What food can help with healthy fats?

I fly out to OZ in 6 weeks for 6 months and I guess I just want it all for then.

I thought I was getting enough carbs from my pasta, bread, and wraps? I take it I am not?

What do you think could be better?

I know the idea of gaining mass and having abs is difficuilt I suppose what I mean to say is.. I dont want to get fat! and just want to grow quality muscles and I was hoping to achieve this in all areas. But not loose weight in my shoulders and chest ect... if this all makes sense.

I thought I could achieve this on my routine which consists of push and pull every 3rd day.

And yes Cal I have picked up another Hamstring problem so am taking a step back from the rugby for a month or so and am going to concentrate on this up until I fly out.

It has been very irraiting for me as for the last 6 months ive been getting in to routines ect then had a set back either ilness, change of job or injury and quite frankly its a pain in the arse.
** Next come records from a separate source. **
$ cat config.mk
export PLATFORM = sky130hd
export DESIGN_NAME = memwin_decode
export DESIGN_NICKNAME = d
export VERILOG_FILES = /design/src/rtl/memwin_pkg.sv /design/src/rtl/memwin_addr_mask.sv /design/src/rtl/memwin_io_guard.sv /design/src/rtl/memwin_range_cmp.sv /design/src/rtl/memwin_local_map.sv /design/src/rtl/memwin_decode.sv
export SDC_FILE = /design/constraint.sdc
export NUM_CORES = 1
export LEC_CHECK = 0
export BUFFER_PORTS_ARGS = -buffer_cell sky130_fd_sc_hd__buf_2
export CORE_UTILIZATION = 49
export DETAILED_ROUTE_END_ITERATION = 8
export PLACE_DENSITY = 0.8
export SKIP_CTS_REPAIR_TIMING = 1
export SYNTH_ARGS = -nofsm -noshare
export SYNTH_HDL_FRONTEND = slang
export SYNTH_SLANG_ARGS = --single-unit
$ cat constraint.sdc
create_clock -name clk -period 1.4 [get_ports clk]
set_input_delay 0.28 -clock clk [delete_from_list [all_inputs] [get_ports clk]]
set_output_delay 0.28 -clock clk [all_outputs]
set_load 0.005 [all_outputs]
I am also drinking around that much fredee


----------



## crazycal1 (Sep 21, 2005)

try some ghrp6 and rest up matey.

its from what ive heard great for rehabing injuries.

then get training and do some with t bullets on and off till you go..


----------



## calver11 (Dec 7, 2009)

I PMed you Cal not sure If it has gone through.... can never fecking tell!


----------



## freddee (Mar 2, 2009)

Healthy fats, are evtra virgin olive oil, nuts , peanut butter, fish oil, ect, when I go into low carbs I always raise my fats, and not all of them are good, but because then the body changes to using fat as an energy source, I did this last year to good effect, but personally I would advice everyone to look to a low glysemic diet..... this is more of a lifestyle diet and is better in the long term.....


----------



## calver11 (Dec 7, 2009)

So with that diet but tweaked a bit and my training I should be able to gain some quality muscle and not put to much fat on?


----------



## freddee (Mar 2, 2009)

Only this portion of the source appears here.